[Collected data entries]
==> src/rtl/w5300_bus_arbiter.sv <==
// Round-robin arbiter that serialises register-level requesters onto the single
// W5300 host-bus engine, with a completion pulse per grant and a bus watchdog.
module w5300_bus_arbiter #(
  parameter int          NUM_REQ        = 4,
  parameter logic [15:0] TIMEOUT_CYCLES = 16'd1000
) (
  input  logic                      clk,
  input  logic                      rst_n,
  input  logic [NUM_REQ-1:0]        req,
  input  logic [NUM_REQ-1:0][10:0]  req_addr,
  input  logic [NUM_REQ-1:0][15:0]  req_wr_data,
  output logic [NUM_REQ-1:0]        req_op_state,
  output logic [NUM_REQ-1:0]        req_err,
  output logic [15:0]               req_rd_data,
  output logic [NUM_REQ-1:0]        grant,
  output logic                      busy,
  output logic                      bus_start,
  output logic [10:0]               bus_addr,
  output logic [15:0]               bus_wr_data,
  input  logic                      bus_done,
  input  logic [15:0]               bus_rd_data
);

  localparam int IW = (NUM_REQ > 1) ? $clog2(NUM_REQ) : 1;

  typedef enum logic [1:0] {S_IDLE, S_ISSUE, S_WAIT, S_COMPLETE} state_t;

  state_t               state_q, state_d;
  logic [IW-1:0]        last_q, last_d;
  logic [IW-1:0]        idx_q, idx_d;
  logic [NUM_REQ-1:0]   grant_q, grant_d;
  logic [10:0]          addr_q, addr_d;
  logic [15:0]          wdata_q, wdata_d;
  logic [15:0]          rdata_q, rdata_d;
  logic [15:0]          cnt_q, cnt_d;
  logic                 err_q, err_d;

  logic                 sel_found;
  logic [IW-1:0]        sel_idx;
  int                   cand;
  logic                 timeout_hit;

  // Search upward from the requester after the last owner, wrapping around.
  always_comb begin
    sel_found = 1'b0;
    sel_idx   = '0;
    cand      = 0;
    for (int i = 1; i <= NUM_REQ; i++) begin
      cand = int'(last_q) + i;
      if (cand >= NUM_REQ) cand = cand - NUM_REQ;
      if (!sel_found && req[cand]) begin
        sel_found = 1'b1;
        sel_idx   = IW'(cand);
      end
    end
  end

  assign timeout_hit = (TIMEOUT_CYCLES != 16'd0) && (cnt_q == TIMEOUT_CYCLES - 16'd1);

  always_comb begin
    state_d = state_q;
    last_d  = last_q;
    idx_d   = idx_q;
    grant_d = grant_q;
    addr_d  = addr_q;
    wdata_d = wdata_q;
    rdata_d = rdata_q;
    cnt_d   = cnt_q;
    err_d   = err_q;
    case (state_q)
      S_IDLE: begin
        if (sel_found) begin
          idx_d   = sel_idx;
          addr_d  = req_addr[sel_idx];
          wdata_d = req_wr_data[sel_idx];
          grant_d = NUM_REQ'(1) << sel_idx;
          state_d = S_ISSUE;
        end
      end
      S_ISSUE: begin
        cnt_d   = 16'd0;
        state_d = S_WAIT;
      end
      S_WAIT: begin
        if (bus_done) begin
          rdata_d = bus_rd_data;
          err_d   = 1'b0;
          state_d = S_COMPLETE;
        end else if (timeout_hit) begin
          err_d   = 1'b1;
          state_d = S_COMPLETE;
        end else if (cnt_q != 16'hFFFF) begin
          cnt_d = cnt_q + 16'd1;
        end
      end
      S_COMPLETE: begin
        last_d  = idx_q;
        grant_d = '0;
        state_d = S_IDLE;
      end
      default: state_d = S_IDLE;
    endcase
  end

  always_ff @(posedge clk or negedge rst_n) begin
    if (!rst_n) begin
      state_q <= S_IDLE;
      last_q  <= IW'(NUM_REQ - 1);
      idx_q   <= '0;
      grant_q <= '0;
      addr_q  <= '0;
      wdata_q <= '0;
      rdata_q <= '0;
      cnt_q   <= '0;
      err_q   <= 1'b0;
    end else begin
      state_q <= state_d;
      last_q  <= last_d;
      idx_q   <= idx_d;
      grant_q <= grant_d;
      addr_q  <= addr_d;
      wdata_q <= wdata_d;
      rdata_q <= rdata_d;
      cnt_q   <= cnt_d;
      err_q   <= err_d;
    end
  end

  assign grant        = grant_q;
  assign busy         = (state_q != S_IDLE);
  assign bus_start    = (state_q == S_ISSUE);
  assign bus_addr     = addr_q;
  assign bus_wr_data  = wdata_q;
  assign req_rd_data  = rdata_q;
  // grant still holds the owner during Complete, so it doubles as the pulse mask.
  assign req_op_state = (state_q == S_COMPLETE) ? grant_q : '0;
  assign req_err      = (state_q == S_COMPLETE && err_q) ? grant_q : '0;

endmodule
==> config.mk <==
export PLATFORM = sky130hd
export DESIGN_NAME = w5300_bus_arbiter
export DESIGN_NICKNAME = d
export VERILOG_FILES = /design/src/rtl/w5300_bus_arbiter.sv
export SDC_FILE = /design/constraint.sdc
export NUM_CORES = 1
export LEC_CHECK = 0
export BUFFER_PORTS_ARGS = -buffer_cell sky130_fd_sc_hd__buf_2
export CAP_MARGIN = 20
export CORE_MARGIN = 2
export CORE_UTILIZATION = 50
export DETAILED_ROUTE_END_ITERATION = 7
export PLACE_DENSITY_LB_ADDON = 0.25
export SKIP_LAST_GASP = 1
export SYNTH_ARGS = -nofsm -noshare
export SYNTH_HDL_FRONTEND = slang
export SYNTH_SLANG_ARGS = --single-unit
==> constraint.sdc <==
create_clock -name clk -period 4.32 [get_ports clk]
set_input_delay 0.432 -clock clk [delete_from_list [all_inputs] [get_ports clk]]
set_output_delay 0.432 -clock clk [all_outputs]
set_load 0.005 [all_outputs]
==> impl_metrics.csv <==
group,metric,value,unit
placement,place_congestion,0.8813,
drt,remaining_drc_errors,0,
pwr,finalPower,3.081,mW
die,start_util,50.93,%
global_route,grt_pass1_vias,3625,
cts,clock-root-buffer,"clkbuf_8",
cts,clock_latency,0.34,ns
sta,finalHoldViolations,0,
logic_synthesis,synth_top_family_by_area,"compound AO/OA/AOI/OAI gates",
worst_setup_path,worstSetupPathType,"register to register",
cells_and_area,diodes,0,
worst_setup_path,path_max_fanout,15,
pwr,p_leak,2.479,nW
global_route,antenna_found_initial,0,
pwr,clkPwrFrac,17.0,%
cells_and_area,layout-drive-gt1-share,45.00,%
logic_synthesis,syn_avg_cell_area,9.836,um2
worst_setup_path,arrival,2.97,ns
logic_synthesis,synth_edf_count,0,
sta,tightest_slew,1.050,ns
logic_synthesis,syn_nets,533,
drt,routedWlPerCell,15.74,um
logic_synthesis,netlist_instances,396,
sta,rsz0062_at_grt,"no",
logic_synthesis,async_flop_share,100.0,%
logic_synthesis,netlist_area,0.003895,mm2
logic_synthesis,ys_seq_area_share,45.04,%
pwr,pwr-share-seq,34.8,%
cts,clk_path_buf_depth,2,
die,rows,32,
sta,slew_headroom,29.82,%
run,cap_violations,0,
drt,dr.pass1.iters,4,
logic_synthesis,synth_flop_cell,"dfrtp_1",
die,core_area,0.007647,mm2
cts,cts_tree,"built",
sta,drv_slew,0,
logic_synthesis,synth.distinct_cells,44,
logic_synthesis,muxShareOfSynthArea,12.72,%
placement,io_buffer_count,187,
logic_synthesis,synth_adder_area_share,1.927,%
global_route,grt.total_usage,25.24,%
cells_and_area,fill_cells,648,
pwr,p_sw_share,39.15,%
sta,worst_slack,1.622,ns
die,dieWidth,92.26,um
logic_synthesis,synth-simple-area-share,15.29,%
cts,postCtsResizedCells,0,
cells_and_area,layout_commonest_cell,"buf_2",
pwr,ir_drop,0.0003099,V
worst_setup_path,reg2regPathDepth,8,
logic_synthesis,synth_xor_area_share,2.249,%
pwr,p_int,1.875,mW
status,status,"complete, no violations",
sta,setup_tns,0,ns
cts,cts.clk_slew.worst_paths,0.08,ns
global_route,grt_pass1_wl,17.01,mm
worst_setup_path,startpoint_type,"register",
worst_setup_path,cp-end-kind,"register",
die,die_h,92.26,um
drt,via_per_inst,5.419,
die,die_area,0.008512,mm2
placement,dpl.hpwl,7.902,mm
pwr,combPwrFrac,48.1,%
sta,fin_crit,2.698,ns
cells_and_area,fin_util,66.34,%
pwr,switching_power,1.206,mW
drt,wirelength,10.74,mm
cells_and_area,layout_common_cells,"buf_2, dfrtp_1, nand2_1, a21oi_1, mux2_2",
worst_hold_path,hold_class,"input port to asynchronous set/reset pin",
cts,htree_levels,3,
drt,ant_nets,0,
logic_synthesis,ys_seq_elements,70,
logic_synthesis,ys.warnings.count,0,
global_route,grt_max_degree,71,
die,io_pins,188,
pwr,pwr_density_cell,607.2,mW/mm2
cts,cts_setup_buffers,0,
sta,setup_violations,0,
sta,clock_skew,0.01068,ns
sta,finalCritPeriodShare,62.45,%
placement,preCtsSetupSlack,1.670,ns
worst_setup_path,required,4.59,ns
sta,fmax,370.7,MHz
cts,cts_buffers,9,
cells_and_area,layout.nets,712,
global_route,grt_overflow,0,
logic_synthesis,synth_compound_area_share,17.86,%
drt,dr_total_vias,3696,
cts,cts_sinks,70,
drt,drt_iter0_drc,126,
cts,postCtsHoldBufs,0,
cells_and_area,area_delta_synth_final,30.26,%
==> path summary, 6_finish.rpt <==
check                                                 from                     endpoint  slack (ns)
worst max-delay path                state_q[0]$_DFFE_PN0P_        cnt_q[15]$_DFFE_PN0P_        1.62
worst min-delay path                                 rst_n   req_rd_data[5]$_DFFE_PN0P_        0.21
worst max register to register      state_q[0]$_DFFE_PN0P_        cnt_q[15]$_DFFE_PN0P_        1.62
worst min register to register  req_rd_data[6]$_DFFE_PN0P_   req_rd_data[6]$_DFFE_PN0P_        0.50
max in group asynchronous                            rst_n      bus_addr[8]$_DFFE_PN0P_        3.56
min in group clk                           bus_rd_data[14]  req_rd_data[14]$_DFFE_PN0P_        0.32
==> sequential cells by signal, indices dropped and copies added (netlist names) <==
| name | flops |
|---|---|
| err_q | 1 |
| state_q | 2 |
| grant | 4 |
| idx_q | 2 |
| cnt_q | 16 |
| req_rd_data | 16 |
| bus_addr | 11 |
| last_q | 2 |
| bus_wr_data | 16 |
==> layer usage <==
layer / GRT usage [%] / up-vias / wire [um]
met1: 30.31 / 1777 / 4418
met2: 44.55 / 121 / 5537
met5: 0 / - / 0
met3: 5.834 / 10 / 669
li1: - / 1788 / -
met4: 8.582 / 0 / 112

EXERCISE DIRECTIONS
The required output is the stretch of entries above from the line containing "sta,fmax,370.7,MHz" through the line containing "path summary, 6_finish.rpt", reproduced exactly.

OUTPUT BELOW
sta,fmax,370.7,MHz
cts,cts_buffers,9,
cells_and_area,layout.nets,712,
global_route,grt_overflow,0,
logic_synthesis,synth_compound_area_share,17.86,%
drt,dr_total_vias,3696,
cts,cts_sinks,70,
drt,drt_iter0_drc,126,
cts,postCtsHoldBufs,0,
cells_and_area,area_delta_synth_final,30.26,%
==> path summary, 6_finish.rpt <==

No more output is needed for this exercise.